Kim SK , Kim MS , Kim YY , Park DJ , Park KS , Lee KU , Lee HK .
Department of Internal Medicine, Kangwon National University College of Medicine, Korea.
Department of Internal Medicine, University of Ulsan School of Medicine, Korea.
Department of Internal Medicine, Seoul National University College of Medicine, Korea.
Abstract

BACKGROUND: Epidemiological data suggest a strong association between low birth weight and the increased risk of metabolic syndrome, including type 2 diabetes, hypertension and cardiovascular disease, in adult life. However, the underlying mechanisms are largely unknown. In our previous study, the mitochondrial DNA (mtDNA) copy number in peripheral blood leukocytes was decreased in patients with type 2 diabetes and insulin resistance. To test the hypothesis that mitochondrial changes may serve as a link between fetal under nutrition and insulin resistance in later life, the effects of fetal protein malnutrition on the mitochondria of the liver and skeletal muscle, the main sites of insulin action in adulthood, were investigated.
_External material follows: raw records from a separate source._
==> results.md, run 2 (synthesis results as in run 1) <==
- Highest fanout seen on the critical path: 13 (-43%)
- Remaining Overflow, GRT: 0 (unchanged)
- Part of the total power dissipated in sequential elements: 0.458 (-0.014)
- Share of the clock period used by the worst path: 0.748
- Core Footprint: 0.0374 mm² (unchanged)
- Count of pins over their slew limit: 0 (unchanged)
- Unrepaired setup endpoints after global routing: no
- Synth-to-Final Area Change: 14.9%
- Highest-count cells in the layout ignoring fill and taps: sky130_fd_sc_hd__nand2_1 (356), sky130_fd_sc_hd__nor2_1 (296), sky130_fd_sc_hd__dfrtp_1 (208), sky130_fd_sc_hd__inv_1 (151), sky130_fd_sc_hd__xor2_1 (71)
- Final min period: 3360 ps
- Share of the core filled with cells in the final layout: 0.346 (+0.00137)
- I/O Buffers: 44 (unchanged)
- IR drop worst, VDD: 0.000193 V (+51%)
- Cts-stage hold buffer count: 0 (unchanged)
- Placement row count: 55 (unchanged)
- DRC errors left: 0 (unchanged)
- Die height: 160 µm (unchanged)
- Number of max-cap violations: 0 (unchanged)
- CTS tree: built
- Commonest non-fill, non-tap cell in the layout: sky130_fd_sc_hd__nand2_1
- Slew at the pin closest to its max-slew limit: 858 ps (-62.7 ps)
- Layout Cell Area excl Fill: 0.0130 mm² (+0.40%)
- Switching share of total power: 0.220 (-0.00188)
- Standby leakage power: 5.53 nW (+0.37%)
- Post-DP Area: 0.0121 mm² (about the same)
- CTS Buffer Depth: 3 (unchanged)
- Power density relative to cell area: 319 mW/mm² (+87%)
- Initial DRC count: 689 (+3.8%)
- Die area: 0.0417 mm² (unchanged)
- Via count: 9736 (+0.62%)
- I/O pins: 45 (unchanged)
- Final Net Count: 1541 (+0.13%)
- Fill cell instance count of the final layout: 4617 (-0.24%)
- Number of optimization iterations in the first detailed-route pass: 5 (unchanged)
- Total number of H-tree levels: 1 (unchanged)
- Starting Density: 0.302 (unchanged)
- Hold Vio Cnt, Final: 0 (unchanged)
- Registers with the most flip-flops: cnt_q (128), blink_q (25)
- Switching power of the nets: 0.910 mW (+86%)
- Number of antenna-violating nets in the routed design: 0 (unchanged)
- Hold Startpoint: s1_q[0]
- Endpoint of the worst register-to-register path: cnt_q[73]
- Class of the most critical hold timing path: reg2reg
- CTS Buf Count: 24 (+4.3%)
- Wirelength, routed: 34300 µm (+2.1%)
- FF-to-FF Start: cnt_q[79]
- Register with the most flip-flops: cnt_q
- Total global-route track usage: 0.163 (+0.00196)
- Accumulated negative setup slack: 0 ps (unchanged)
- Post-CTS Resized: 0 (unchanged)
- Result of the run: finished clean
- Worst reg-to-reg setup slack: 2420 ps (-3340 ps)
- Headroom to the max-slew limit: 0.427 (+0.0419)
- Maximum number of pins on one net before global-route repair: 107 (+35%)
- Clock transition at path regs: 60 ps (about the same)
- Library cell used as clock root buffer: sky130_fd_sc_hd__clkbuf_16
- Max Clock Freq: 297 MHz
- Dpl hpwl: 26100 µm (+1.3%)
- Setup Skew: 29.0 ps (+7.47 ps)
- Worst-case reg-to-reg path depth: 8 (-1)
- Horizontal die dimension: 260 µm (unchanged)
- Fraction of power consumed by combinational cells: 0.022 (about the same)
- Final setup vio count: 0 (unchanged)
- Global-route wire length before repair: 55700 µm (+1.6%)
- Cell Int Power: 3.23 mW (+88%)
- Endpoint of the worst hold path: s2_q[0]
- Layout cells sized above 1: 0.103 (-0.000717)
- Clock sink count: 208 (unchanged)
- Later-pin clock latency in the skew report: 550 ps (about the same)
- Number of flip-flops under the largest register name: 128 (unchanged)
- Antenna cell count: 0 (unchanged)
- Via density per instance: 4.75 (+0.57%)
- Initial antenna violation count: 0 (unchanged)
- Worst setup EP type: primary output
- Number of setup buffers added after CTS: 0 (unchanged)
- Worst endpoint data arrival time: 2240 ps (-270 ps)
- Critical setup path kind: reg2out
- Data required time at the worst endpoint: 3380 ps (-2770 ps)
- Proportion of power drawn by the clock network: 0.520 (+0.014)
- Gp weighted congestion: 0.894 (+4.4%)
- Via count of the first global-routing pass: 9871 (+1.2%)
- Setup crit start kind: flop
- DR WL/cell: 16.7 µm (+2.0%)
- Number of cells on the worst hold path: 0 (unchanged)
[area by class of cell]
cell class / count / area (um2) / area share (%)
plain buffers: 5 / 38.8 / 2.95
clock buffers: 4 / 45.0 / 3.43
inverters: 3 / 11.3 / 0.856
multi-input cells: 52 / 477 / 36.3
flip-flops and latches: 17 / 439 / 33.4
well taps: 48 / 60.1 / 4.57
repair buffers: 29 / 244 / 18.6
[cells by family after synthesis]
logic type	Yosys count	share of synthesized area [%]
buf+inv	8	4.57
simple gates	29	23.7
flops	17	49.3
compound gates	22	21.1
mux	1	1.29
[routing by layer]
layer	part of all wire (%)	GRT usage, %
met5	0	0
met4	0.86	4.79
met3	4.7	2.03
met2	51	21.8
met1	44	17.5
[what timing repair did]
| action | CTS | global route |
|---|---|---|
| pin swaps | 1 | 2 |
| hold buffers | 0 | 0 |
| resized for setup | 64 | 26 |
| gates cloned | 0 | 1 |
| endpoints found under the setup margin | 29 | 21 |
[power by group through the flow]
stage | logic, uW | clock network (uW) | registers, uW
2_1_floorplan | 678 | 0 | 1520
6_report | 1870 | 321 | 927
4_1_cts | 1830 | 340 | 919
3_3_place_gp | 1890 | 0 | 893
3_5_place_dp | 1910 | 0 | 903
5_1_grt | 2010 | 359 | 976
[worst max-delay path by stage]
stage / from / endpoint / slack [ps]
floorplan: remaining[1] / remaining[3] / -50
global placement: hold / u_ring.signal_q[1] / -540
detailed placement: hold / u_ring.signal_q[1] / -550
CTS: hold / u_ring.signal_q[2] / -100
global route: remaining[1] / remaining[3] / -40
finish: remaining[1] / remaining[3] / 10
===== config.mk =====
export PLATFORM = sky130hd
export DESIGN_NAME = sprite_compositor
export DESIGN_NICKNAME = d
export VERILOG_FILES = /design/src/rtl/sprite_pkg.sv /design/src/rtl/sprite_window.sv /design/src/rtl/sprite_compositor.sv
export SDC_FILE = /design/constraint.sdc
export NUM_CORES = 1
export LEC_CHECK = 0
export CAP_MARGIN = 5
export CORE_MARGIN = 5
export CORE_UTILIZATION = 48
export DETAILED_ROUTE_END_ITERATION = 7
export PLACE_DENSITY = 0.75
export SYNTH_ARGS = -nofsm -noshare
export SYNTH_HDL_FRONTEND = slang
export SYNTH_HIERARCHICAL = 1
export SYNTH_SLANG_ARGS = --single-unit

===== constraint.sdc =====
create_clock -name clk_25Hz -period 11.8 [get_ports clk_25Hz]
set_input_delay 2.36 -clock clk_25Hz [delete_from_list [all_inputs] [get_ports clk_25Hz]]
set_output_delay 2.36 -clock clk_25Hz [all_outputs]
set_load 0.05 [all_outputs]

===== src/rtl/sprite_pkg.sv =====
// -----------------------------------------------------------------------------
// sprite_pkg
// Shared widths, default colours and a channel-extraction helper for the
// sprite compositor and its per-channel window sub-module.
// -----------------------------------------------------------------------------
package sprite_pkg;

    localparam int COLOR_W = 12;
    localparam int COORD_W = 10;

    // Upper bound on channel count accepted by chan_coord().
    localparam int MAX_SPR = 16;
    localparam int PACK_W  = MAX_SPR * COORD_W;

    localparam logic [COLOR_W-1:0] DEF_BG_COLOR  = 12'hfff;
    localparam logic [COLOR_W-1:0] DEF_KEY_COLOR = 12'hfff;

    // Returns channel i of a packed coordinate vector (channel i at
    // [COORD_W*i +: COORD_W]). Callers zero-extend their vector to PACK_W.
    function automatic logic [COORD_W-1:0] chan_coord(input logic [PACK_W-1:0] vec,
                                                      input int               i);
        return vec[i*COORD_W +: COORD_W];
    endfunction

endpackage


===== src/rtl/sprite_window.sv =====
// -----------------------------------------------------------------------------
// sprite_window
// One channel's window test and ROM address generation, purely combinational.
//
// Ports:
//   spr_en        channel enable
//   h_cnt, v_cnt  raster position
//   x, y          sprite top-left corner
//   w, h          sprite size (0 in either dimension disables the window)
//   in_win        raster lies inside the enabled window
//   rom_addr      dy*w + dx truncated to ADDR_W when in_win, else 0
// -----------------------------------------------------------------------------
module sprite_window
    import sprite_pkg::*;
#(
    parameter int ADDR_W = 12
) (
    input  logic               spr_en,
    input  logic [COORD_W-1:0] h_cnt,
    input  logic [COORD_W-1:0] v_cnt,
    input  logic [COORD_W-1:0] x,
    input  logic [COORD_W-1:0] y,
    input  logic [COORD_W-1:0] w,
    input  logic [COORD_W-1:0] h,
    output logic               in_win,
    output logic [ADDR_W-1:0]  rom_addr
);

    // One extra bit so the offsets never wrap when raster < corner.
    logic [COORD_W:0]     dx;
    logic [COORD_W:0]     dy;
    logic [2*COORD_W-1:0] prod;
    logic [2*COORD_W:0]   addr_full;

    always_comb begin
        dx = {1'b0, h_cnt} - {1'b0, x};
        dy = {1'b0, v_cnt} - {1'b0, y};

        // dx < w with w == 0 is never true, so zero-size sprites drop out here.
        in_win = spr_en && (h_cnt >= x) && (dx < {1'b0, w})
                        && (v_cnt >= y) && (dy < {1'b0, h});

        // Inside the window dy < h <= 1023, so the low COORD_W bits are exact.
        prod      = dy[COORD_W-1:0] * w;
        addr_full = {1'b0, prod} + {{(COORD_W+1){1'b0}}, dx[COORD_W-1:0]};
        rom_addr  = in_win ? addr_full[ADDR_W-1:0] : '0;
    end

endmodule


===== src/rtl/sprite_compositor.sv =====
// -----------------------------------------------------------------------------
// sprite_compositor
// N_SPR-channel sprite compositor for the VGA pixel path. Generates per-channel
// ROM addresses from the raster position, aligns the one-cycle ROM data with a
// stage-1 register, composites by fixed priority (channel 0 highest) over
// BG_COLOR and, optionally, reports overlaps between opaque channels.
//
// Build option: define SPRITE_COLLISION_EN to build the hit / event_hold /
// frame_hits logic; otherwise those outputs are tied to 0.
//
// Ports:
//   clk_25Hz      pixel clock
//   rst           synchronous active-high reset
//   h_cnt, v_cnt  raster position
//   spr_en        per-channel enable
//   spr_x, spr_y  per-channel top-left corner, channel i at [10i+9:10i]
//   spr_w, spr_h  per-channel size, same packing
//   rom_addr      combinational ROM address per channel
//   rom_data      ROM output per channel, valid one cycle after rom_addr
//   pixel         composited colour, two cycles after the raster position
//   hit           per-channel collision flags, aligned with pixel
//   event_hold    collision vector held 2^(HOLD_BITS-1) cycles after a change
//   frame_hits    OR of hit over the previous frame
// -----------------------------------------------------------------------------
module sprite_compositor
    import sprite_pkg::*;
#(
    parameter int                 N_SPR     = 4,
    parameter int                 ADDR_W    = 12,
    parameter int                 HOLD_BITS = 20,
    parameter logic [COLOR_W-1:0] BG_COLOR  = DEF_BG_COLOR,
    parameter logic [COLOR_W-1:0] KEY_COLOR = DEF_KEY_COLOR
) (
    input  logic                      clk_25Hz,
    input  logic                      rst,
    input  logic [COORD_W-1:0]        h_cnt,
    input  logic [COORD_W-1:0]        v_cnt,
    input  logic [N_SPR-1:0]          spr_en,
    input  logic [N_SPR*COORD_W-1:0]  spr_x,
    input  logic [N_SPR*COORD_W-1:0]  spr_y,
    input  logic [N_SPR*COORD_W-1:0]  spr_w,
    input  logic [N_SPR*COORD_W-1:0]  spr_h,
    output logic [N_SPR*ADDR_W-1:0]   rom_addr,
    input  logic [N_SPR*COLOR_W-1:0]  rom_data,
    output logic [COLOR_W-1:0]        pixel,
    output logic [N_SPR-1:0]          hit,
    output logic [N_SPR-1:0]          event_hold,
    output logic [N_SPR-1:0]          frame_hits
);

    if (N_SPR > MAX_SPR || N_SPR < 1 || HOLD_BITS < 2) begin : g_param_check
        $error("sprite_compositor: unsupported N_SPR or HOLD_BITS");
    end

    // ---------------- Stage 0: window test and address ----------------------
    logic [PACK_W-1:0] x_ext, y_ext, w_ext, h_ext;
    logic [N_SPR-1:0]  in_win;

    assign x_ext = PACK_W'(spr_x);
    assign y_ext = PACK_W'(spr_y);
    assign w_ext = PACK_W'(spr_w);
    assign h_ext = PACK_W'(spr_h);

    for (genvar i = 0; i < N_SPR; i++) begin : g_win
        sprite_window #(.ADDR_W(ADDR_W)) u_win (
            .spr_en   (spr_en[i]),
            .h_cnt    (h_cnt),
            .v_cnt    (v_cnt),
            .x        (chan_coord(x_ext, i)),
            .y        (chan_coord(y_ext, i)),
            .w        (chan_coord(w_ext, i)),
            .h        (chan_coord(h_ext, i)),
            .in_win   (in_win[i]),
            .rom_addr (rom_addr[i*ADDR_W +: ADDR_W])
        );
    end

    // ---------------- Stage 1: align with registered ROM data ---------------
    logic [N_SPR-1:0] in_d1;
    logic             frame_d1;

    // NOTE: clocked state uses non-blocking assignments so every register
    // samples pre-edge values regardless of statement order.
    always_ff @(posedge clk_25Hz) begin
        if (rst) begin
            in_d1    <= '0;
            frame_d1 <= 1'b0;
        end else begin
            in_d1    <= in_win;
            frame_d1 <= (h_cnt == '0) && (v_cnt == '0);
        end
    end

    // ---------------- Opacity and priority mux ------------------------------
    logic [N_SPR-1:0]   op;
    logic [COLOR_W-1:0] pixel_nxt;

    always_comb begin
        // NOTE: every combinational output gets a default before any branch,
        // otherwise a missed path infers a latch.
        op        = '0;
        pixel_nxt = BG_COLOR;
        for (int i = 0; i < N_SPR; i++) begin
            op[i] = in_d1[i] && (rom_data[i*COLOR_W +: COLOR_W] != KEY_COLOR);
        end
        // Walk from lowest priority upward so channel 0 wins last.
        for (int i = N_SPR - 1; i >= 0; i--) begin
            if (op[i]) pixel_nxt = rom_data[i*COLOR_W +: COLOR_W];
        end
    end

    always_ff @(posedge clk_25Hz) begin
        if (rst) pixel <= BG_COLOR;
        else     pixel <= pixel_nxt;
    end

    // ---------------- Collision, event hold, frame summary ------------------
`ifdef SPRITE_COLLISION_EN
    logic [N_SPR-1:0]     hit_nxt;
    logic [N_SPR-1:0]     acc;
    logic [HOLD_BITS-1:0] cnt;

    always_comb begin
        hit_nxt = '0;
        for (int i = 0; i < N_SPR; i++) begin
            // A channel collides only if some *other* channel is also opaque.
            hit_nxt[i] = op[i] && ((op & ~(N_SPR'(1) << i)) != '0);
        end
    end

    always_ff @(posedge clk_25Hz) begin
        if (rst) begin
            hit        <= '0;
            event_hold <= '0;
            cnt        <= '0;
            acc        <= '0;
            frame_hits <= '0;
        end else begin
            hit <= hit_nxt;

            // Only a changed, non-empty hit vector restarts the hold, so a
            // collision persisting across pixels does not stretch it forever.
            if (hit != '0 && hit != event_hold) begin
                event_hold <= hit;
                cnt        <= '0;
            end else if (!cnt[HOLD_BITS-1]) begin
                cnt <= cnt + 1'b1;
            end else begin
                event_hold <= '0;
            end

            // The hit registered this cycle is the last pixel of the old frame.
            if (frame_d1) begin
                frame_hits <= acc | hit;
                acc        <= '0;
            end else begin
                acc <= acc | hit;
            end
        end
    end
`else
    assign hit        = '0;
    assign event_hold = '0;
    assign frame_hits = '0;
`endif

endmodule
$ cat src/rtl/fc1_sched.sv
// fc1_sched -- issue sequencer for the FC1 multiply-accumulate datapath.
//
// Walks species (s) x output neuron (j) x input element (i), innermost i.
// Each issued beat reads one input sample and one weight. One cycle later
// the accumulator strobes follow, and two cycles later the finished neuron
// is written to the output RAM.
//
// Ports:
//   clk        rising-edge clock
//   rst_n      synchronous active-low reset, aborts any pass in flight
//   start      begin a full layer pass (only honoured while idle)
//   stall      freeze issue; beats already issued keep moving
//   w_en       data RAM / weight ROM read enable
//   data_addr  s*IN_NUM + i of the issued beat
//   w_addr     j*IN_NUM + i of the issued beat
//   bias_en    bias read enable, on the issue of i==0
//   bias_addr  j of the issued beat
//   acc_clr    first MAC beat of a neuron (load instead of add)
//   acc_en     MAC beat valid
//   acc_last   final MAC beat of a neuron
//   out_we     output RAM write enable
//   out_addr   s*OUT_NUM + j of the neuron being written (held between writes)
//   busy       pass in progress
//   done       one-cycle pulse after the final output write
module fc1_sched #(
    parameter int SPECIES = 42,
    parameter int IN_NUM  = 480,
    parameter int OUT_NUM = 64,
    parameter int DA_W    = 15,
    parameter int WA_W    = 15,
    parameter int OA_W    = 12
) (
    input  logic            clk,
    input  logic            rst_n,
    input  logic            start,
    input  logic            stall,
    output logic            w_en,
    output logic [DA_W-1:0] data_addr,
    output logic [WA_W-1:0] w_addr,
    output logic            bias_en,
    output logic [5:0]      bias_addr,
    output logic            acc_clr,
    output logic            acc_en,
    output logic            acc_last,
    output logic            out_we,
    output logic [OA_W-1:0] out_addr,
    output logic            busy,
    output logic            done
);

    localparam int IW = $clog2(IN_NUM + 1);
    localparam int JW = $clog2(OUT_NUM + 1);
    localparam int SW = $clog2(SPECIES + 1);

    typedef enum logic [1:0] {IDLE, RUN, DRAIN, DONE} state_t;

    state_t          state;
    state_t          state_d;
    logic [IW-1:0]   i_cnt;
    logic [JW-1:0]   j_cnt;
    logic [SW-1:0]   s_cnt;
    logic [DA_W-1:0] d_base;
    logic [DA_W-1:0] d_ptr;
    logic [WA_W-1:0] w_ptr;
    logic [OA_W-1:0] o_ptr;
    logic            drain_cnt;
    logic            issue;
    logic            i_last;
    logic            j_last;
    logic            s_last;
    logic            iss_last;
    logic [OA_W-1:0] iss_oaddr;
    logic [OA_W-1:0] last_oaddr;

    assign i_last = (i_cnt == IW'(IN_NUM - 1));
    assign j_last = (j_cnt == JW'(OUT_NUM - 1));
    assign s_last = (s_cnt == SW'(SPECIES - 1));

    // State register.
    always_ff @(posedge clk) begin
        if (!rst_n) begin
            state <= IDLE;
        end else begin
            state <= state_d;
        end
    end

    // Next-state logic. A beat issues on every unstalled RUN cycle; the beat
    // with all three counters at their last value moves us into DRAIN.
    always_comb begin
        state_d = state;
        issue   = 1'b0;
        case (state)
            IDLE: begin
                if (start) begin
                    state_d = RUN;
                end
            end
            RUN: begin
                if (!stall) begin
                    issue = 1'b1;
                    if (i_last && j_last && s_last) begin
                        state_d = DRAIN;
                    end
                end
            end
            DRAIN: begin
                if (drain_cnt) begin
                    state_d = DONE;
                end
            end
            DONE: begin
                state_d = IDLE;
            end
            default: begin
                state_d = IDLE;
            end
        endcase
    end

    // Two DRAIN cycles let the last beat reach the output write.
    always_ff @(posedge clk) begin
        if (!rst_n) begin
            drain_cnt <= 1'b0;
        end else begin
            drain_cnt <= (state == DRAIN) ? ~drain_cnt : 1'b0;
        end
    end

    // Loop counters and address pointers. Products are never formed: the
    // data pointer restarts from the per-species base on each new neuron,
    // the weight pointer just counts through all neurons of one species,
    // and the output index counts finished neurons. Everything wraps to 0
    // after the final beat so the next pass starts clean.
    always_ff @(posedge clk) begin
        if (!rst_n) begin
            i_cnt  <= '0;
            j_cnt  <= '0;
            s_cnt  <= '0;
            d_base <= '0;
            d_ptr  <= '0;
            w_ptr  <= '0;
            o_ptr  <= '0;
        end else if (issue) begin
            if (!i_last) begin
                i_cnt <= i_cnt + 1'b1;
                d_ptr <= d_ptr + 1'b1;
                w_ptr <= w_ptr + 1'b1;
            end else begin
                i_cnt <= '0;
                if (!j_last) begin
                    j_cnt <= j_cnt + 1'b1;
                    w_ptr <= w_ptr + 1'b1;
                    d_ptr <= d_base;
                    o_ptr <= o_ptr + 1'b1;
                end else begin
                    j_cnt <= '0;
                    w_ptr <= '0;
                    if (!s_last) begin
                        s_cnt  <= s_cnt + 1'b1;
                        d_base <= d_base + DA_W'(IN_NUM);
                        d_ptr  <= d_base + DA_W'(IN_NUM);
                        o_ptr  <= o_ptr + 1'b1;
                    end else begin
                        s_cnt  <= '0;
                        d_base <= '0;
                        d_ptr  <= '0;
                        o_ptr  <= '0;
                    end
                end
            end
        end
    end

    // Registered outputs. The issue stage latches the addresses, the next
    // stage raises the accumulator strobes, and the stage after that writes
    // the neuron result. The neuron's output index travels alongside so a
    // write and the next neuron's clear can overlap.
    always_ff @(posedge clk) begin
        if (!rst_n) begin
            w_en       <= 1'b0;
            data_addr  <= '0;
            w_addr     <= '0;
            bias_en    <= 1'b0;
            bias_addr  <= '0;
            acc_clr    <= 1'b0;
            acc_en     <= 1'b0;
            acc_last   <= 1'b0;
            out_we     <= 1'b0;
            out_addr   <= '0;
            busy       <= 1'b0;
            done       <= 1'b0;
            iss_last   <= 1'b0;
            iss_oaddr  <= '0;
            last_oaddr <= '0;
        end else begin
            w_en    <= issue;
            bias_en <= issue && (i_cnt == '0);
            if (issue) begin
                data_addr <= d_ptr;
                w_addr    <= w_ptr;
                bias_addr <= 6'(j_cnt);
                iss_last  <= i_last;
                iss_oaddr <= o_ptr;
            end
            acc_en     <= w_en;
            acc_clr    <= bias_en;
            acc_last   <= w_en && iss_last;
            last_oaddr <= iss_oaddr;
            out_we     <= acc_last;
            if (acc_last) begin
                out_addr <= last_oaddr;
            end
            busy <= (state == RUN) || (state == DRAIN);
            done <= (state == DONE);
        end
    end

endmodule
$ cat config.mk
export PLATFORM = sky130hd
export DESIGN_NAME = fc1_sched
export DESIGN_NICKNAME = d
export VERILOG_FILES = /design/src/rtl/fc1_sched.sv
export SDC_FILE = /design/constraint.sdc
export NUM_CORES = 1
export LEC_CHECK = 0
export ABC_AREA = 0
export CAP_MARGIN = 25
export CORE_MARGIN = 2
export CORE_UTILIZATION = 40
export DETAILED_ROUTE_END_ITERATION = 6
export GPL_TIMING_DRIVEN = 0
export HOLD_SLACK_MARGIN = 0.05
export SYNTH_ARGS = -nofsm -noshare
export SYNTH_HDL_FRONTEND = slang
export SYNTH_SLANG_ARGS = --single-unit
$ cat constraint.sdc
create_clock -name clk -period 2.8 [get_ports clk]
set_input_delay 0.56 -clock clk [delete_from_list [all_inputs] [get_ports clk]]
set_output_delay 0.56 -clock clk [all_outputs]
set_load 0.01 [all_outputs]
# --- Yosys cells after proc, flatten, opt, wreduce, memory -nomap -nowiden ---
# Index checks and enable logic that the tools add are counted.
classes:
  div_mod_pow: 0
  n_reduce_logical: 11
  muxes: 17
  multipliers: 0
  n_addsub: 7
  bitwise: 1
  magnitude_cmp: 0
  shifts: 0
  n_eq_ne: 10
op_table:
  columns: ["op", "count"]
  rows:
  - ["two-way mux 15 bit", 5]
  - ["adder 15 x 1 -> 15 bit, second input constant", 2]
  - ["two-way mux 12 bit", 2]
  - ["adder 15 x 9 -> 15 bit, second input constant", 1]
  - ["adder 12 x 1 -> 12 bit, second input constant", 1]
  - ["adder 9 x 1 -> 9 bit, second input constant", 1]
  - ["equality test 9 bit, second input constant", 1]
  - ["zero test 9 bit", 1]
  - ["two-way mux 9 bit", 1]
  - ["two-way mux 2 bit", 4]
  - ["!= test 2 bit, second input constant", 4]
  - ["one-hot mux 2 bit (4 select lines)", 1]
  - ["adder 7 x 1 -> 7 bit, second input constant", 1]
  - ["equality test 7 x 6 -> 1 bit, second input constant", 1]
  - ["two-way mux 7 bit", 1]
  - ["adder 6 x 1 -> 6 bit, second input constant", 1]
  - ["equality test 6 bit, second input constant", 1]
  - ["two-way mux 6 bit", 1]
  - ["equality test 2 bit, second input constant", 2]
  - ["logical AND 1 bit", 4]
  - ["AND reduction 2 bit", 2]
  - ["AND reduction 4 bit", 1]
  - ["AND reduction 3 bit", 1]
  - ["equality test 2 x 1 -> 1 bit, second input constant", 1]
  - ["4 further kinds", 5]
totals:
  memories: 0
  register_bits: 163
  word_cells: 70
  output_inout_bits: 56
  input_bits: 4
  ramBits: 0
  romBits: 0
  latchBits: 0

# --- Depth between registers and ports, before layout ---
depth:
  depth_word: 6
  depth_mapped: 9
  ltp_nobuf: 7

# --- Least setup slack after synthesis ---
# No wires, ideal clock.
synth_timing:
  path_type: "register -> register"
  startpoint: "reg j_cnt[0]"
  endpoint: "reg state[1]"
  period_less_slack_ns: 2.115
  t_required_ns: 2.728
  stages_incl_launch_ff: 8
  t_arrival_ns: 2.043
  setup_ns: 0.072
  n_path_buf: 1
  setup_slack_ns: 0.685
  cell_sequence: "dfxtp_1 ha_1 nand3_1 or4b_1 clkbuf_1 o31a_1 a221oi_2 mux2i_1"
synth_between:
  elab_chain_cells: 5
synth_lines:
  columns: ["item", "line_no", "text"]
  rows:
  - ["start: declaration", "60", "logic [JW-1:0] j_cnt;"]
  - ["start signal: assignment", "152", "j_cnt <= j_cnt + 1'b1;"]
  - ["equality test 7 x 6 -> 1 bit", "76", "assign j_last = (j_cnt == JW'(OUT_NUM - 1));"]
  - ["logical AND 1 bit (2 in series)", "102", "if (i_last && j_last && s_last) begin"]
  - ["!= test 2 bit (no source line)", null, null]
  - ["AND reduction 4 bit (no source line)", null, null]
  - ["end signal: assignment", "84", "state <= state_d;"]
  - ["end: declaration", "57", "state_t state;"]
# No other way between the ends.
# A chain may end at the register's enable or synchronous reset.

# --- Final worst setup path ---
layout_timing:
  startpoint: "reg i_cnt[0]"
  endpoint: "reg d_ptr[9]"
layout_between:
  elab_chain_cells: 2
layout_lines:
  columns: ["item", "line_no", "text"]
  rows:
  - ["start: declaration", "59", "logic [IW-1:0] i_cnt;"]
  - ["start signal: assignment", "146", "i_cnt <= i_cnt + 1'b1;"]
  - ["equality test 9 bit", "75", "assign i_last = (i_cnt == IW'(IN_NUM - 1));"]
  - ["two-way mux 15 bit", "145", "if (!i_last) begin"]
  - ["end signal: assignment", "147", "d_ptr <= d_ptr + 1'b1;"]
  - ["end signal: assignment", "154", "d_ptr <= d_base;"]
  - ["end signal: assignment", "162", "d_ptr <= d_base + DA_W'(IN_NUM);"]
  - ["end: declaration", "63", "logic [DA_W-1:0] d_ptr;"]
# No other way between the ends.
METHODS: Eight-week old female rats were divided into 2 groups and fed on either a control diet (casein 180 g/kg diet) (n=5) or a low protein diet (casein 80 g/kg diet) (n=7) for 15 days prior to mating. They were mated with 10 week-old male Sprague Dawley rats that had been fed on the control diet. The female offspring, born to the mothers fed the low protein diet, were randomly divided into 2 groups 4 weeks after birth, and weaned on either the low protein (low protein group, n=48) or control diet (resuscitated group, n=48). As a control group, the offspring born to the mothers fed the control diet were weaned on the control diet (n=48). The animals in each group were again randomly divided into 4 groups, and sacrificed at 5, 10, 15 and 20 weeks of age, respectively (n=12 per group). The body weight, liver and muscle mtDNA content were measured at weeks 5, 10, 15 and 20. RESULTS: The mtDNA contents of the liver and skeletal muscle were reduced in fetal malnourished adult rats, and were not restored to normal levels even when proper nutrition was supplied after weaning. CONCLUSION: Our findings indicate that under nutrition in early life causes long lasting changes in the mitochondria DNA content of the liver and muscles, which may contribute to the development of insulin resistance in later life.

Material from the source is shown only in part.